Further Construction Details

     The centering magnet for the driving lever is shown at the upper left.  It is borne on a brass screw and extends up through the base, where it interacts with a magnet on the underside of the lever.   This attraction sets the centering tendency of the lever - the proper adjustment involves a trade-off between minimal paddle effort and the tendency of the paddle to overshoot and cause false contact closures.  The centering tension is adjusted from below the key.

     The wiring is contained in channels milled into the base (upper right).  The rear foot has been removed to show the connections to the dot and dash contacts.  The hex nut and screw combination just behind the front foot are for locking the radial and horizontal position of the reed switch assembly.   This is shown at the lower left - the position of the signal magnet below the switch tube is adjustable through an access hole in the top of the key.  The center adjusting knob (lower right) sets the resting position of the pendulum, while the dash contact adjustment is near the rear of the key.  Its dot counterpart, which also sets the duration of individual dots, is on the other side of the key.

The "Proof of the Pudding"

     There were several design goals.  Some were the mechanical arrangements apparent in the pictures above, and some were related to trying to make the key as small as possible while producing good performance.


     These pictures show that the "smallness" goal has been approached.  It is a bit smaller than the MicroBug and TinyBug, shown at the lower right.  While it is about one-fifth the size and weight of a Vibroplex Original, its operating force is correspondingly less, it does stay put on the operating table.

     But, how does it sound?  Here is a video of the key in action, so you can be the judge.  It has been used on the air for several days and has proven to hold its adjustments well and to be pretty error-free in character generation.  It does have trouble spelling some words, but it is learning to avoid using them.

     While the key covers a respectable range of speeds as constructed, the use of an outboard weight (left) can extend the lower part of the range.  The gain is not as much as might be expected, since the internal pendulum is purposely made rather massive, and external mass (unless it is on a long extension) does not affect the rate very much.
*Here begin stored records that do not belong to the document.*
--- flow/config.mk ---
export PLATFORM = sky130hd
export DESIGN_NAME = blockram
export DESIGN_NICKNAME = blockram
export VERILOG_FILES = /design/flow/design.v
export SDC_FILE = /design/flow/constraint.sdc
export NUM_CORES = 4
export LEC_CHECK = 1
export CORE_UTILIZATION = 30
export SYNTH_MEMORY_MAX_BITS = 65536
--- flow/constraint.sdc ---
current_design blockram

set clk_period 50.9
set clk_io_pct 0.2

create_clock -name clk0 -period $clk_period [get_ports {clk}]

set non_clock_inputs [all_inputs -no_clocks]
set_input_delay [expr $clk_period * $clk_io_pct] -clock clk0 $non_clock_inputs
set_output_delay [expr $clk_period * $clk_io_pct] -clock clk0 [all_outputs]
--- flow/design.v ---
`default_nettype none
module 
picoblaze_template
#(
parameter clk_freq_in_hz = 25000000
) (
			output logic [7:0]	led,
       input logic clk,
      input logic[7:0] input_data,
        output logic led_0,
        input interrupt
			     );
wire[9:0]  address;
wire[17:0]  instruction;
wire[7:0]  port_id;
wire[7:0]  out_port;
reg[7:0]  in_port;
wire  write_strobe;
wire  read_strobe;
wire  interrupt_ack;
wire  kcpsm3_reset;
reg[26:0] int_count;
reg event_1hz;
reg        lcd_rw_control;
reg[7:0]   lcd_output_data;
pacoblaze3 led_8seg_kcpsm
(
                  .address(address),
               .instruction(instruction),
                   .port_id(port_id),
              .write_strobe(write_strobe),
                  .out_port(out_port),
               .read_strobe(read_strobe),
                   .in_port(in_port),
                 .interrupt(interrupt),
             .interrupt_ack(interrupt_ack),
                     .reset(kcpsm3_reset),
                       .clk(clk));
 wire [19:0] raw_instruction;
	pacoblaze_instruction_memory 
	pacoblaze_instruction_memory_inst(
     	.addr(address),
	    .outdata(raw_instruction)
	);
	always @ (posedge clk)
	begin
	      instruction <= raw_instruction[17:0];
	end
    assign kcpsm3_reset = 0;                       
  always @ (posedge clk)
  begin
      if (int_count==(clk_freq_in_hz-1))  
		begin
         int_count <= 0;
         event_1hz <= 1;
      end else
		begin
         int_count <= int_count + 1;
         event_1hz <= 0;
      end
 end
 always @ (posedge clk)
 begin
    case (port_id[7:0])
        8'h0:    in_port <= input_data;
        default: in_port <= 8'bx;
    endcase
end
  always @ (posedge clk)
  begin
        if (write_strobe & port_id[7])   
          led <= out_port;
        if (write_strobe & port_id[6])   
          led_0 <= out_port;		      
  end
endmodule
module blockram(
	clk, rst,
	enb, wen, addr, din, dout
);
parameter width = 8, depth = 10, size = 1<<depth;
input clk, rst, enb, wen;
input [depth-1:0] addr;
input [width-1:0] din;
output reg [width-1:0] dout;
reg [width-1:0] ram[0:size-1];
always @(posedge clk)
	if (rst) dout <= 'hx;  
	else if (enb)
		if (wen) ram[addr] <= din;
		else dout <= ram[addr];
endmodule
--- flow/run.sh ---
#!/bin/bash
# OpenROAD 26Q1-2900-gdf79404cd8, Yosys 0.63+post, stock flow scripts
make -C /OpenROAD-flow-scripts/flow DESIGN_CONFIG=/design/flow/config.mk WORK_HOME=/design/flow/orfs finish
==> flow_summary.yaml <==
# generated from flow reports
sta:
  min_period_ps: 16930
  max_freq_mhz: 59.1
  setup_tns_ps: 0
  fin_skew_ps: 71.1
  rsz_0062_raised_after_global_routing: "no"
  final.period_utilization: 0.333
  setup_viol_count_final: 0
  worstMarginPinSlew_ps: 1360
  slew_headroom: 0.0888
  final-hold-violation-count: 0
  final_max_slew_viol_count: 0
flow_run:
  max_cap_violations: 0
  warning_count: 56
route:
  drt_pre_antenna_iters: 5
  detail_route.wl_per_cell_um: 28.2
  detailroute.via_count: 163000
  post_drt_via_cell_ratio: 5.04
  drt_iter0_markers: 11400
  drc: 0
  finalWirelength_um: 909000
  postRouteAntennaNets: 0
die:
  fp_util: 0.301
  placement_rows: 377
  core_region_area_um2: 1050000
  die_boundary_height_um: 1030
  die-area_um2: 1060000
  die_width_um: 1030
  floorplan.io_pins: 30
clock_network:
  htree_levels: 6
  postCtsSetupRepairBufs: 0
  clock_insertion_delay_worst_skew_ps: 1140
  cts-root-buf: "sky130_fd_sc_hd__clkbuf_16"
  clkSinkCount: 8200
  numCtsBuffers: 810
  clock_tree_from_tritoncts: "yes"
  post_cts_resized: 0
  clk_pin_slew_ps: 60
  hold_fix_buffers_at_cts: 0
  ctsLongestPathBuffers: 4
setup_path:
  maximum_net_fanout_on_the_critical_path: 71
  timing.critical_path.required_ps: 51770
  setup.reg_to_reg.worst_slack_ps: 46950
  crit_path_start_kind: "primary input"
  worstPathArrival_ps: 17800
  critPathKind: "in2reg"
  crit_path_end_kind: "flop"
synthesis:
  syn-mean-instance-area_um2: 18.9
  ys_seq_share: 0.778
  edff_count_synth: 8200
  numSynthFlops: 8200
  synth_cells: 16800
  yosysTopAreaCellShare: 0.778
  synthXorXnorAreaFrac: 0
  synthSimpleGateAreaFrac: 0.0310
  ys_top_logic_family: "multiplexers"
  yosys-top-cells-area: "sky130_fd_sc_hd__edfxtp_1 (78%), sky130_fd_sc_hd__mux2i_1 (8.5%), sky130_fd_sc_hd__mux4_2 (4.9%)"
  synth_top_cell_by_area: "sky130_fd_sc_hd__edfxtp_1"
  ys_warn_count: 1
  synth_adder_area_share: 0
  synth-area-yosys_um2: 317000
  synth_stat.cells: 16800
  mux_area_frac: 0.136
  synthesis.area_um2: 317000
  synth.distinct_cells: 77
  synthFlopType: "sky130_fd_sc_hd__edfxtp_1"
  async_flop_share: 0
  synth_compound_gate_area_share: 0.0384
layout:
  layout-drive-gt1-share: 0.146
  syn_to_final_growth_pct: 14.2
  filler_cell_count: 97000
placement:
  port-buffer-count: 29
  dp_hpwl_um: 567000
  globalplace.congestion: 0.908
grt:
  track_usage: 0.180
  grt_pass1_vias: 172000
  grt_antenna_before_repair: 84
  globalRouteOverflowTotal: 0
  grt_max_degree: 146
  grt_first_pass_wirelength_um: 1280000
pwr:
  report.power.total_mw: 13.7
  total_leakage_power_nw: 116
  power.ir.vdd_worst_v: 0.0000358
  power.density_nw_per_um2: 37.8
outcome:
  run_status: "completed"
hold_path:
  min_path_type: "reg2reg"
-- state kept, by name (all words and copies together), names as in the netlist --
signal,cells
dout,8
ram,8192
-- cell type report --
class | instances | area [um^2] | share of cell area
diodes | 282 | 706 | 0.00195
clock buffers | 1008 | 21100 | 0.0584
clock inverters | 474 | 3750 | 0.0104
inverters | 3 | 11.3 | 0.0000312
multi-input cells | 7499 | 65600 | 0.182
flip-flops and latches | 8200 | 246000 | 0.681
well taps | 14000 | 17500 | 0.0486
repair buffers | 783 | 6380 | 0.0176
-- cells in the mapped netlist (7+ instances only) --
library cell and instances:
sky130_fd_sc_hd__edfxtp_1 8200, sky130_fd_sc_hd__mux2i_1 2701, sky130_fd_sc_hd__nor2_1 1301, sky130_fd_sc_hd__o22ai_1 1130, sky130_fd_sc_hd__mux4_2 694, sky130_fd_sc_hd__buf_2 480
sky130_fd_sc_hd__clkbuf_1 425, sky130_fd_sc_hd__nand2_1 249, sky130_fd_sc_hd__nor4_1 241, sky130_fd_sc_hd__o21ai_0 214, sky130_fd_sc_hd__a22oi_1 181, sky130_fd_sc_hd__nand3_1 145
sky130_fd_sc_hd__nor3_1 145, sky130_fd_sc_hd__buf_1 96, sky130_fd_sc_hd__a211oi_1 70, sky130_fd_sc_hd__a31oi_1 56, sky130_fd_sc_hd__a22o_1 36, sky130_fd_sc_hd__buf_4 36
sky130_fd_sc_hd__buf_6 34, sky130_fd_sc_hd__nand4_1 32, sky130_fd_sc_hd__o2111ai_1 25, sky130_fd_sc_hd__a21oi_1 21, sky130_fd_sc_hd__mux2_2 20, sky130_fd_sc_hd__o211ai_1 19
sky130_fd_sc_hd__or3_1 18, sky130_fd_sc_hd__o221ai_1 15, sky130_fd_sc_hd__nand3b_1 12, sky130_fd_sc_hd__o21a_1 12, sky130_fd_sc_hd__a311oi_1 9, sky130_fd_sc_hd__and3_1 9
sky130_fd_sc_hd__nand4b_1 9, sky130_fd_sc_hd__a2111oi_0 8, sky130_fd_sc_hd__mux4_1 8, sky130_fd_sc_hd__a221oi_2 7, sky130_fd_sc_hd__a32o_1 7, sky130_fd_sc_hd__and4b_1 7
sky130_fd_sc_hd__clkbuf_8 7, sky130_fd_sc_hd__o22a_1 7, sky130_fd_sc_hd__o31ai_1 7
-- cells in the final DEF (no fill, tap or decap), types with 11 or more instances in the layout --
master                            count
sky130_fd_sc_hd__a22o_1              36
sky130_fd_sc_hd__mux2i_1           2701
sky130_fd_sc_hd__nand4_1             32
sky130_fd_sc_hd__a31oi_1             55
sky130_fd_sc_hd__or3_1               18
sky130_fd_sc_hd__o211ai_1            19
sky130_fd_sc_hd__nand3_1            145
sky130_fd_sc_hd__inv_16              15
sky130_fd_sc_hd__mux4_2             694
sky130_fd_sc_hd__edfxtp_1          8200
sky130_fd_sc_hd__clkinv_2           119
sky130_fd_sc_hd__nand3b_1            12
sky130_fd_sc_hd__bufinv_16           31
sky130_fd_sc_hd__nand2_1            217
sky130_fd_sc_hd__buf_12              28
sky130_fd_sc_hd__nor2_1            1297
sky130_fd_sc_hd__clkdlybuf4s50_1     11
sky130_fd_sc_hd__clkinv_16           22
sky130_fd_sc_hd__nor3_1             143
sky130_fd_sc_hd__a211oi_1            58
sky130_fd_sc_hd__clkbuf_16          815
sky130_fd_sc_hd__nand2_4             32
sky130_fd_sc_hd__nor4_1             241
sky130_fd_sc_hd__a22oi_1            181
sky130_fd_sc_hd__o21a_1              12
sky130_fd_sc_hd__o21ai_0            214
sky130_fd_sc_hd__clkbuf_1           193
sky130_fd_sc_hd__o22ai_1           1130
sky130_fd_sc_hd__o221ai_1            15
sky130_fd_sc_hd__diode_2            282
sky130_fd_sc_hd__mux2_2              20
sky130_fd_sc_hd__o2111ai_1           25
sky130_fd_sc_hd__a21oi_1             17
sky130_fd_sc_hd__a211oi_2            18
sky130_fd_sc_hd__clkinv_1           259
sky130_fd_sc_hd__buf_4              726
-- kinds of logic (layout without fill, tap and decap cells) --
logic type	after synthesis	in the layout
flip-flops	8200	8200
AND/OR/NAND/NOR	2218	2218
buffers and inverters	1088	2268
other	0	282
multiplexers	3423	3423
AND-OR/OR-AND	1858	1858
-- final timing paths --
kind | startpoint | to | depth (start not counted)
max reg2reg | ram[618][7]$_DFFE_PP_ | dout[7]$_DFFE_PP_ | 8
max | addr[1] | dout[7]$_DFFE_PP_ | 16
min reg2reg | ram[836][5]$_DFFE_PP_ | dout[5]$_DFFE_PP_ | 7
min | ram[836][5]$_DFFE_PP_ | dout[5]$_DFFE_PP_ | 7
-- through the flow --
step                      hold slack, ps  cells  worst slack, ps  utilization  area, um^2
after floorplan                      853  16800            38020            -      317000
after global placement              1140  30500            32790        0.319      336000
after detailed placement            1170  30500            32870        0.319      336000
after CTS                           1200  32000            34100        0.343      361000
after global routing                1260  32100            33760        0.343      361000
final                               1190  32300            33970        0.343      361000
-- routing by layer --
metal,GRT usage,vias up,share of wire
met1,0.187,81800,0.31
li1,-,69700,-
met5,0.00814,-,0.0025
met4,0.0740,105,0.050
met3,0.154,1695,0.18
met2,0.261,9501,0.45
-- power breakdown --
part	switching, mW	total [mW]	internal, mW
combinational	0.421	0.599	0.179
clock	2.53	5.64	3.10
sequential	0.00477	7.44	7.43
total	2.96	13.7	10.7
-- worst max-delay path, cell delays in order --
cell,delay (ps)
sky130_fd_sc_hd__buf_16,300
sky130_fd_sc_hd__buf_4,550
sky130_fd_sc_hd__buf_4,610
sky130_fd_sc_hd__buf_4,620
sky130_fd_sc_hd__buf_4,570
sky130_fd_sc_hd__buf_4,540
sky130_fd_sc_hd__buf_4,570
sky130_fd_sc_hd__buf_4,590
sky130_fd_sc_hd__buf_4,620
sky130_fd_sc_hd__mux2i_1,260
sky130_fd_sc_hd__o22ai_1,130
sky130_fd_sc_hd__nor4_1,400
sky130_fd_sc_hd__nand3_1,280
sky130_fd_sc_hd__nand4_1,400
sky130_fd_sc_hd__o211ai_1,300
sky130_fd_sc_hd__or4_1,570
Power is estimated from default activity; no workload was simulated.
     At the right is the key in action in my "open air picnic table" hamshack.  Its size makes it handy for portable QRP operation.  On the air the key has proved to be stable and precise, although it is sensitive to the slope of the table on which it is sitting.

The Final Analysis

     As an experiment, this key was successful in that it proved out some design ideas that may find their way into future keys.  As a key, it does have some drawbacks.  They include the following -

     Because both the lever and the pendulum pivot at the same point, there is no mechanical advantage anywhere in the system.  While this reduced the length of the key, it also resulted in rather large paddle travel in the "dot" direction.

     Having a horizontal pendulum that pivots on ball bearings at one end makes the key rather sensitive to the levelness of the surface on which it is sitting.  This arrangement also means that at lower speeds (where the magnetic forces are lower), the operation is more sensitive to imperfections and friction in the bearings.

     This key could be made even shorter by changing the dimensions of critical parts.  However, while building this key, a new approach has presented itself to me, and that design (if it works) will be NanoBug II.  Watch for updates here.